Recensioni

È una specie di magia quando un disco tende a negare la propria natura durante l’ascolto, per svelarsi soltanto alla fine, come una rivelazione, nella piena contemplazione del silenzio che segue l’esperienza appena vissuta. Ma se molto spesso sono complessità, ermetismo e sperimentazione ossessiva a produrre un simile effetto – non senza incappare in ostracismi comunicativi – nel caso dei Sycamore Age ci troviamo al cospetto di una ricercatezza limpida e pienamente godibile.
Il progetto nasce dall’incontro tra Stefano Santoni (Kiddycar) e Francesco Chimenti – giovane musicista di formazione classica nonché figlio del più noto Andrea -, per allargarsi in una formazione a sette composta da polistrumentisti in grado di districarsi tra le variegate trame cromatiche proprie di questo esordio.
La matrice progressive (intesa come narrazione, sviluppo e sovrapposizione di elementi multiformi, dentro e fuori la forma canzone) rimanda a esperienze prog-rock da una parte, ed etno-folk dall’altra, ma con una ricerca colta e antropologica che escludendo ogni componente heavy si arricchisce di tratteggi cameristici ed esotismi. Struggenti arpeggi di piano o delicati ricami di chitarra acustica accolgono archi, fiati, percussioni, rumorismi ed eleganti inserti elettronici (vedi le ambientazioni sorprendentemente sci-fi di How to Hunt A Giant Butterfly), descrivendo paesaggi ora umbratili e misteriosi, ora carichi di patohs e solennità. Emblematico in questo senso il dittico composto da My Bifid Sirens e Romance, dove il sofisticato arrangiamento dei fiati della prima e il crescendo pop-cameristico della seconda rendono bene l’ampiezza di respiro e di orizzonti che il progetto intende mettere in campo.

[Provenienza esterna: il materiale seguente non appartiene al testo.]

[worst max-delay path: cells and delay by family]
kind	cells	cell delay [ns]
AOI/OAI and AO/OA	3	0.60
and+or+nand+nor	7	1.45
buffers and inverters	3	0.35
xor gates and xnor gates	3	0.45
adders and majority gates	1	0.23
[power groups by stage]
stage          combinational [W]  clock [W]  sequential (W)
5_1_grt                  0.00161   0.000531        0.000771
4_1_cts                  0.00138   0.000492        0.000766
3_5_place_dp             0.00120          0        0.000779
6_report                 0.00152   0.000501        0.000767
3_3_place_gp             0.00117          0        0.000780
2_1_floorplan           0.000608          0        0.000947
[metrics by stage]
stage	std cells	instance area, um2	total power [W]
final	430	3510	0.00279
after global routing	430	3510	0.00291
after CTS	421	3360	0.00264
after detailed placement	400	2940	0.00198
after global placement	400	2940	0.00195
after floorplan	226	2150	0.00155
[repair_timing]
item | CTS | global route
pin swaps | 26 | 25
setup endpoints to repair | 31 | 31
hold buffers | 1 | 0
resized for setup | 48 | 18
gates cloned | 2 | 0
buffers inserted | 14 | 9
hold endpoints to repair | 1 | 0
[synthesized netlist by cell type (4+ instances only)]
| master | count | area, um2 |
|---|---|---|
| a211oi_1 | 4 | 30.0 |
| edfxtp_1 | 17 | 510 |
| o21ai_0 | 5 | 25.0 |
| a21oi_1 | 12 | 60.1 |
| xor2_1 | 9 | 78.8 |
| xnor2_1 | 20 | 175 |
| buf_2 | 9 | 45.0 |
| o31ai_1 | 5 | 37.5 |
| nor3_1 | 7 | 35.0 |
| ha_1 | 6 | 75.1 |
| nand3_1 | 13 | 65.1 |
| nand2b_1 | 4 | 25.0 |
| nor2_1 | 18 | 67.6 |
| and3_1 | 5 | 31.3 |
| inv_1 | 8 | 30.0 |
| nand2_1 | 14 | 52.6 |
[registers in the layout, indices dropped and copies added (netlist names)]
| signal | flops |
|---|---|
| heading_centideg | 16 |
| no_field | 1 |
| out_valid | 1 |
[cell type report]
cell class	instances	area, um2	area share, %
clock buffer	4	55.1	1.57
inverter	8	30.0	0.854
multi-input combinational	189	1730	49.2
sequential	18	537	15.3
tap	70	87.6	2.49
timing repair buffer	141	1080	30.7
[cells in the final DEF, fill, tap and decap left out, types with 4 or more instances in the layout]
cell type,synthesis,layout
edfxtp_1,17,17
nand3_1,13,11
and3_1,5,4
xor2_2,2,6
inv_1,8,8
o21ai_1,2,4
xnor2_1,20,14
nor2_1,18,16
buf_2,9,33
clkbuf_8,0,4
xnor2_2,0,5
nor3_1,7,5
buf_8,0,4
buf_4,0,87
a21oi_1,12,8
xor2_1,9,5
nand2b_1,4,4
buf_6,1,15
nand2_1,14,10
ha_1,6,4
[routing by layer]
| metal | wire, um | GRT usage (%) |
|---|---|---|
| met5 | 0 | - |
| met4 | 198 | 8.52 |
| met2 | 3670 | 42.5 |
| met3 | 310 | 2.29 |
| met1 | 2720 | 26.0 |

C’è sicuramente la magia ancestrale del miglior prog anni ’70 (anche italiano) nel modo di concepire la melodia, di gestire gli spazi, nelle fascinazione per i temi onirco-fantastici e simbolici, così come nei radicali cambi di atmosfera tra i vari capitoli dell’opera e all’interno degli stessi brani (Binding Moon). Ma è un recupero scevro da revisionismi, una lezione perfettamente assimilata, superata, e anzi proiettata un passo avanti verso i territori fertili della contaminazione. E non è probabilmente un caso se in scaletta troviamo un brano, Dark And Pretty, idealmente diviso in due parti, ma con la seconda che precede la prima di cinque tracce. Un modo ironico, forse, per dichiarare allo stesso tempo il proprio debito e la propria indipendenza verso certi stilemi.
Ma a cosa somiglia, in definitiva, tutto questo? A una reminiscenza, probabilmente, abitata da risonanze antiche e contemporanee.